直流潮流控制器对直流电网的影响及其选址

Impact and Location Analysis of DC Power Flow Controller on DC Grid

基于电压源型换流器的直流电网,其潮流分布取决于各支路的电阻,其可控支路数遵循N-1准则,故当直流电网支路数较多时,仅由换流器独立控制效果不佳,更难以抑制某些支路的过载。通过直流潮流控制器,可在最大限度保证支路运行在载流限值内的同时,实现与换流站的控保装置的协调配合。综述了典型的直流潮流控制器的拓扑及原理,采用电流灵敏度分析方法研究了其对直流电网的影响,并给出了潮流计算数学模型,推导了电流灵敏度的通用表达式。利用仿真软件和电流灵敏度程序对潮流控制器调整前后支路电流值的变化进行了灵敏度分析,提出了潮流控制器最优安装位置选择方法。以改造后的舟山五端柔性直流工程为例验证了该方法的合理性和有效性。

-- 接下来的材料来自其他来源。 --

`src/rtl/hspsu_pkg.sv`:
```
// Shared codes, types and arithmetic helpers of the humidity sensor poll sequencer.
package hspsu_pkg;

    // Input operation codes carried on tuser.
    localparam logic [1:0] OP_TICK      = 2'd0;
    localparam logic [1:0] OP_SEND_DONE = 2'd1;
    localparam logic [1:0] OP_READ_DONE = 2'd2;

    // Sequencer phases.
    localparam logic [1:0] PH_IDLE = 2'd0;
    localparam logic [1:0] PH_SEND = 2'd1;
    localparam logic [1:0] PH_CONV = 2'd2;
    localparam logic [1:0] PH_READ = 2'd3;

    // Request codes.
    localparam logic [1:0] REQ_NONE    = 2'd0;
    localparam logic [1:0] REQ_MEASURE = 2'd1;
    localparam logic [1:0] REQ_READ    = 2'd2;

    // Status codes.
    localparam logic [2:0] ST_NONE  = 3'd0;
    localparam logic [2:0] ST_OK    = 3'd1;
    localparam logic [2:0] ST_BUS   = 3'd2;
    localparam logic [2:0] ST_CRC   = 3'd3;
    localparam logic [2:0] ST_RANGE = 3'd4;

    // Configuration register indexes.
    localparam logic [2:0] REG_ENABLE    = 3'd0;
    localparam logic [2:0] REG_INTERVAL  = 3'd1;
    localparam logic [2:0] REG_CONV_TIME = 3'd2;
    localparam logic [2:0] REG_MAX_ERR   = 3'd3;
    localparam logic [2:0] REG_RETRY     = 3'd4;

    localparam int CFG_ADDR_W = 3;
    localparam int CFG_DATA_W = 20;

    // Register reset values.
    localparam logic        RST_ENABLE    = 1'b1;
    localparam logic [15:0] RST_INTERVAL  = 16'd2000;
    localparam logic [7:0]  RST_CONV_TIME = 8'd20;
    localparam logic [7:0]  RST_MAX_ERR   = 8'd10;
    localparam logic [19:0] RST_RETRY     = 20'd60000;

    // Conversion constants. Raw words run over 0..65535 (full scale 65535).
    localparam int          WORD_FULL     = 65535;
    localparam logic [14:0] TEMP_SCALE    = 15'd17500;
    localparam logic [30:0] TEMP_OFFSET   = 31'(4500 * WORD_FULL);
    localparam logic [13:0] HUM_SCALE     = 14'd10000;
    localparam logic [13:0] HUM_MAX       = 14'd10000;
    // Raw temperature bounds equivalent to -40.00 .. 125.00 degrees, rounded inward.
    localparam logic [15:0] TEMP_RAW_MIN  = 16'((500 * WORD_FULL + 17499) / 17500);
    localparam logic [15:0] TEMP_RAW_MAX  = 16'((17000 * WORD_FULL) / 17500);

    localparam logic [7:0]  CRC_POLY = 8'h31;
    localparam logic [7:0]  CRC_INIT = 8'hFF;

    // Outcome of checking and converting one six-byte read.
    typedef struct packed {
        logic               crc_ok;
        logic               in_range;
        logic signed [14:0] temp;
        logic [13:0]        hum;
    } read_eval_t;

    // One byte of CRC-8, MSB first, no reflection.
    function automatic logic [7:0] crc8_byte(input logic [7:0] crc_in, input logic [7:0] data);
        logic [7:0] c;
        c = crc_in ^ data;
        for (int b = 0; b < 8; b++) begin
            if (c[7])
            begin
                c = {c[6:0], 1'b0} ^ CRC_POLY;
            end
            else
            begin
                c = {c[6:0], 1'b0};
            end
        end
        return c;
    endfunction

    // Floor of x / 65535 for x below 2^31. Since 65536 = 65535 + 1, the
    // remainder of the shift estimate is the low half plus the quotient,
    // which stays below twice the divisor, so one correction suffices.
    function automatic logic [14:0] div_full(input logic [30:0] x);
        logic [14:0] q0;
        logic [16:0] r;
        q0 = x[30:16];
        r  = {1'b0, x[15:0]} + {2'b00, q0};
        return (r >= 17'(WORD_FULL)) ? q0 + 15'd1 : q0;
    endfunction

endpackage

```
`src/rtl/hspsu_read_eval.sv`:
```
// CRC check, range check and fixed-point conversion of one six-byte sensor read.
module hspsu_read_eval
(
    input  logic [7:0]            temp_high,
    input  logic [7:0]            temp_low,
    input  logic [7:0]            temp_check,
    input  logic [7:0]            hum_high,
    input  logic [7:0]            hum_low,
    input  logic [7:0]            hum_check,
    output hspsu_pkg::read_eval_t result
);

    logic [15:0] raw_t;
    logic [15:0] raw_h;
    logic [30:0] t_prod;
    logic [30:0] t_mag;
    logic        t_pos;
    logic [14:0] t_quot;
    logic [29:0] h_prod;
    logic [14:0] h_quot;
    logic [7:0]  t_crc;
    logic [7:0]  h_crc;

    assign raw_t = {temp_high, temp_low};
    assign raw_h = {hum_high, hum_low};

    assign t_crc = hspsu_pkg::crc8_byte(hspsu_pkg::crc8_byte(hspsu_pkg::CRC_INIT, temp_high),
                                        temp_low);
    assign h_crc = hspsu_pkg::crc8_byte(hspsu_pkg::crc8_byte(hspsu_pkg::CRC_INIT, hum_high),
                                        hum_low);

    // Temperature times 65535 in centidegrees is 17500 * raw - 4500 * 65535.
    // The quotient truncates toward zero, so divide the magnitude.
    assign t_prod = 31'(raw_t) * 31'(hspsu_pkg::TEMP_SCALE);
    assign t_pos  = (t_prod >= hspsu_pkg::TEMP_OFFSET);
    assign t_mag  = t_pos ? (t_prod - hspsu_pkg::TEMP_OFFSET)
                          : (hspsu_pkg::TEMP_OFFSET - t_prod);
    assign t_quot = hspsu_pkg::div_full(t_mag);

    assign h_prod = 30'(raw_h) * 30'(hspsu_pkg::HUM_SCALE);
    assign h_quot = hspsu_pkg::div_full({1'b0, h_prod});

    always_comb
    begin
        result.crc_ok   = (t_crc == temp_check) && (h_crc == hum_check);
        result.in_range = (raw_t >= hspsu_pkg::TEMP_RAW_MIN) &&
                          (raw_t <= hspsu_pkg::TEMP_RAW_MAX);
        result.temp     = t_pos ? $signed(t_quot) : -$signed(t_quot);
        if (h_quot > {1'b0, hspsu_pkg::HUM_MAX})
        begin
            result.hum = hspsu_pkg::HUM_MAX;
        end
        else
        begin
            result.hum = h_quot[13:0];
        end
    end

endmodule

```
`src/rtl/humidity_sensor_poll_sequencer_unit.sv`:
```
// Top level of the humidity sensor poll sequencer: input stage, sequencer and result stage.
//
// Usage. Each input word on the slave stream is one event: a millisecond tick,
// a measure command send finished, or a six-byte read finished (kind on tuser,
// bus status and the six read bytes on tdata). For every input word the block
// returns exactly one output word on the master stream carrying the request to
// issue (none, measure command or six-byte read), the last status, the last
// good temperature and humidity in hundredths, a fresh-reading flag, the
// cooldown flag and the consecutive failure count.
// An input word waits in the input register, then passes through the sequencer logic into
// the result register. Throughput is one word per cycle while the receiver does not stall;
// the only loop is the sequencer state update.
// The input register accepts a new word whenever it is empty or its word moves
// on in the same cycle, so a waiting result does not block input. When the
// receiver stalls, the result register holds, then the input register fills,
// and only then is s_axis_tready dropped.
// Reset clears both stages, puts the sequencer in its idle phase with all counters and
// stored readings at zero, and loads the configuration defaults (enabled, 2000 ms interval,
// 20 ms conversion, 10 failures, 60000 ms retry). Configuration is written through
// cfg_wr_en/cfg_addr/cfg_wdata, by the user only while idle; the block does not enforce it.
module humidity_sensor_poll_sequencer_unit
(
    input  logic                             clk,
    input  logic                             rst_n,
    // Configuration write port.
    input  logic                             cfg_wr_en,
    input  logic [hspsu_pkg::CFG_ADDR_W-1:0] cfg_addr,
    input  logic [hspsu_pkg::CFG_DATA_W-1:0] cfg_wdata,
    // Input stream.
    input  logic                             s_axis_tvalid,
    output logic                             s_axis_tready,
    // bus_ok[0], temp_high[8:1], temp_low[16:9], temp_check[24:17],
    // hum_high[32:25], hum_low[40:33], hum_check[48:41], zero fill [55:49]
    input  logic [55:0]                      s_axis_tdata,
    // operation[1:0]
    input  logic [1:0]                       s_axis_tuser,
    // Output stream.
    output logic                             m_axis_tvalid,
    input  logic                             m_axis_tready,
    // request[1:0], status[4:2], temperature_centi[19:5], humidity_centi[33:20],
    // reading_fresh[34], cooling_down[35], failures[43:36], zero fill [47:44]
    output logic [47:0]                      m_axis_tdata
);

    // Configuration registers.
    logic        enable_reg;
    logic [15:0] interval_reg;
    logic [7:0]  conv_time_reg;
    logic [7:0]  max_err_reg;
    logic [19:0] retry_reg;

    // Input stage.
    logic        in_valid_reg;
    logic        in_valid_next;
    logic [1:0]  in_op_reg;
    logic        in_ok_reg;
    logic [7:0]  in_th_reg;
    logic [7:0]  in_tl_reg;
    logic [7:0]  in_tc_reg;
    logic [7:0]  in_hh_reg;
    logic [7:0]  in_hl_reg;
    logic [7:0]  in_hc_reg;

    // Sequencer state.
    logic [1:0]         phase_reg,  phase_next;
    logic [15:0]        since_reg,  since_next;
    logic [7:0]         conv_reg,   conv_next;
    logic [7:0]         fail_reg,   fail_next;
    logic [19:0]        cool_reg,   cool_next;
    logic [2:0]         status_reg, status_next;
    logic signed [14:0] temp_reg,   temp_next;
    logic [13:0]        hum_reg,    hum_next;

    // Result stage.
    logic               out_valid_reg;
    logic [1:0]         out_req_reg;
    logic [2:0]         out_status_reg;
    logic signed [14:0] out_temp_reg;
    logic [13:0]        out_hum_reg;
    logic               out_fresh_reg;
    logic               out_cool_reg;
    logic [7:0]         out_fail_reg;

    logic               in_take;
    logic               step;
    logic [1:0]         request;
    logic               fresh;
    logic [7:0]         fail_inc;
    logic [19:0]        cool_load;
    logic               run;
    hspsu_pkg::read_eval_t rd;

    // The sequencer advances when an input word is present and the result
    // register is free or being emptied in this cycle.
    assign step          = in_valid_reg && (!out_valid_reg || m_axis_tready);
    assign s_axis_tready = !in_valid_reg || step;
    assign in_take       = s_axis_tvalid && s_axis_tready;

    always_comb
    begin
        if (in_take)
        begin
            in_valid_next = 1'b1;
        end
        else if (step)
        begin
            in_valid_next = 1'b0;
        end
        else
        begin
            in_valid_next = in_valid_reg;
        end
    end

    hspsu_read_eval u_read_eval
    (
        .temp_high  (in_th_reg),
        .temp_low   (in_tl_reg),
        .temp_check (in_tc_reg),
        .hum_high   (in_hh_reg),
        .hum_low    (in_hl_reg),
        .hum_check  (in_hc_reg),
        .result     (rd)
    );

    // Failure bookkeeping shared by send and read failures.
    assign fail_inc  = (fail_reg == 8'hFF) ? fail_reg : fail_reg + 8'd1;
    assign cool_load = (retry_reg == 20'd0) ? 20'd1 : retry_reg;

    always_comb
    begin
        phase_next  = phase_reg;
        since_next  = since_reg;
        conv_next   = conv_reg;
        fail_next   = fail_reg;
        cool_next   = cool_reg;
        status_next = status_reg;
        temp_next   = temp_reg;
        hum_next    = hum_reg;
        request     = hspsu_pkg::REQ_NONE;
        fresh       = 1'b0;
        run         = 1'b1;

        if (enable_reg)
        begin
            if (in_op_reg == hspsu_pkg::OP_TICK)
            begin
                if (since_reg != 16'hFFFF)
                begin
                    since_next = since_reg + 16'd1;
                end
                if (cool_reg > 20'd1)
                begin
                    // Cooldown swallows the tick after counting it down.
                    cool_next = cool_reg - 20'd1;
                    run       = 1'b0;
                end
                else if (cool_reg == 20'd1)
                begin
                    cool_next  = 20'd0;
                    fail_next  = 8'd0;
                    phase_next = hspsu_pkg::PH_IDLE;
                end
                if (run)
                begin
                    if (phase_next == hspsu_pkg::PH_IDLE)
                    begin
                        if (since_next >= interval_reg)
                        begin
                            request    = hspsu_pkg::REQ_MEASURE;
                            phase_next = hspsu_pkg::PH_SEND;
                        end
                    end
                    else if (phase_next == hspsu_pkg::PH_CONV)
                    begin
                        if (conv_reg != 8'hFF)
                        begin
                            conv_next = conv_reg + 8'd1;
                        end
                        if (conv_next >= conv_time_reg)
                        begin
                            request    = hspsu_pkg::REQ_READ;
                            phase_next = hspsu_pkg::PH_READ;
                        end
                    end
                end
            end
            else if (cool_reg == 20'd0)
            begin
                if (in_op_reg == hspsu_pkg::OP_SEND_DONE && phase_reg == hspsu_pkg::PH_SEND)
                begin
                    if (in_ok_reg)
                    begin
                        phase_next = hspsu_pkg::PH_CONV;
                        conv_next  = 8'd0;
                    end
                    else
                    begin
                        // A failed send does not restart the interval.
                        phase_next  = hspsu_pkg::PH_IDLE;
                        status_next = hspsu_pkg::ST_BUS;
                        fail_next   = fail_inc;
                        if (fail_inc >= max_err_reg)
                        begin
                            cool_next = cool_load;
                        end
                    end
                end
                else if (in_op_reg == hspsu_pkg::OP_READ_DONE &&
                         phase_reg == hspsu_pkg::PH_READ)
                begin
                    phase_next = hspsu_pkg::PH_IDLE;
                    since_next = 16'd0;
                    if (!in_ok_reg || !rd.crc_ok)
                    begin
                        status_next = in_ok_reg ? hspsu_pkg::ST_CRC : hspsu_pkg::ST_BUS;
                        fail_next   = fail_inc;
                        if (fail_inc >= max_err_reg)
                        begin
                            cool_next = cool_load;
                        end
                    end
                    else if (!rd.in_range)
                    begin
                        // Out-of-range readings leave the failure count alone.
                        status_next = hspsu_pkg::ST_RANGE;
                    end
                    else
                    begin
                        temp_next   = rd.temp;
                        hum_next    = rd.hum;
                        status_next = hspsu_pkg::ST_OK;
                        fail_next   = 8'd0;
                        fresh       = 1'b1;
                    end
                end
            end
        end
    end

    // Configuration writes.
    always_ff @(posedge clk or negedge rst_n)
    begin
        if (!rst_n)
        begin
            enable_reg    <= hspsu_pkg::RST_ENABLE;
            interval_reg  <= hspsu_pkg::RST_INTERVAL;
            conv_time_reg <= hspsu_pkg::RST_CONV_TIME;
            max_err_reg   <= hspsu_pkg::RST_MAX_ERR;
            retry_reg     <= hspsu_pkg::RST_RETRY;
        end
        else if (cfg_wr_en)
        begin
            case (cfg_addr)
                hspsu_pkg::REG_ENABLE:    enable_reg    <= cfg_wdata[0];
                hspsu_pkg::REG_INTERVAL:  interval_reg  <= cfg_wdata[15:0];
                hspsu_pkg::REG_CONV_TIME: conv_time_reg <= cfg_wdata[7:0];
                hspsu_pkg::REG_MAX_ERR:   max_err_reg   <= cfg_wdata[7:0];
                hspsu_pkg::REG_RETRY:     retry_reg     <= cfg_wdata[19:0];
                default:                  ;
            endcase
        end
    end

    // Input stage control.
    always_ff @(posedge clk or negedge rst_n)
    begin
        if (!rst_n)
        begin
            in_valid_reg <= 1'b0;
        end
        else
        begin
            in_valid_reg <= in_valid_next;
        end
    end

    // Input stage payload.
    always_ff @(posedge clk)
    begin
        if (in_take)
        begin
            in_op_reg <= s_axis_tuser;
            in_ok_reg <= s_axis_tdata[0];
            in_th_reg <= s_axis_tdata[8:1];
            in_tl_reg <= s_axis_tdata[16:9];
            in_tc_reg <= s_axis_tdata[24:17];
            in_hh_reg <= s_axis_tdata[32:25];
            in_hl_reg <= s_axis_tdata[40:33];
            in_hc_reg <= s_axis_tdata[48:41];
        end
    end

    // Sequencer state and result valid.
    always_ff @(posedge clk or negedge rst_n)
    begin
        if (!rst_n)
        begin
            phase_reg     <= hspsu_pkg::PH_IDLE;
            since_reg     <= 16'd0;
            conv_reg      <= 8'd0;
            fail_reg      <= 8'd0;
            cool_reg      <= 20'd0;
            status_reg    <= hspsu_pkg::ST_NONE;
            temp_reg      <= 15'sd0;
            hum_reg       <= 14'd0;
            out_valid_reg <= 1'b0;
        end
        else
        begin
            if (step)
            begin
                phase_reg  <= phase_next;
                since_reg  <= since_next;
                conv_reg   <= conv_next;
                fail_reg   <= fail_next;
                cool_reg   <= cool_next;
                status_reg <= status_next;
                temp_reg   <= temp_next;
                hum_reg    <= hum_next;
                out_valid_reg <= 1'b1;
            end
            else if (m_axis_tready)
            begin
                out_valid_reg <= 1'b0;
            end
        end
    end

    // Result payload.
    always_ff @(posedge clk)
    begin
        if (step)
        begin
            out_req_reg    <= request;
            out_status_reg <= status_next;
            out_temp_reg   <= temp_next;
            out_hum_reg    <= hum_next;
            out_fresh_reg  <= fresh;
            out_cool_reg   <= (cool_next != 20'd0);
            out_fail_reg   <= fail_next;
        end
    end

    assign m_axis_tvalid = out_valid_reg;
    assign m_axis_tdata  = {4'b0000, out_fail_reg, out_cool_reg, out_fresh_reg, out_hum_reg,
                            out_temp_reg, out_status_reg, out_req_reg};

endmodule
```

The power flow in a voltage source converter（VSC） based DC grid is determined by the resistance of each branch and the power flow control capability follows available nodes（N） minus one（N-1） rule. It means that it＇s difficult even impossible to ensure certain branches not overloaded if the number of branches in the DC grid are far more than N-1. The introduction of DC power flow controller can maximally guarantee that the power flows in all branches are within their ratings so as to enhance the power flow control capability of the DC grid. This paper summarized several typical topologies and their working principles of DC power flow controller. Current sensitivity analysis method was used to study the influences of the controller on DC grids. The mathematical models for power flow calculations of DC grids with the voltage source type of DC power flow controller were derived and the general expressions of current sensitivity were presented in detail. The branch currents and their sensitivity with and without the DC power flow controller were studied using the simulation software and the sensitivity analysis methodology. Based on the sensitivity study results, the methods and rules to choose optimal location for DC power flow controller were derived. Finally, a DC grid based on Zhoushan 5-terminal DC project was used to validate the rationality and effectiveness of the current sensitivity analysis method.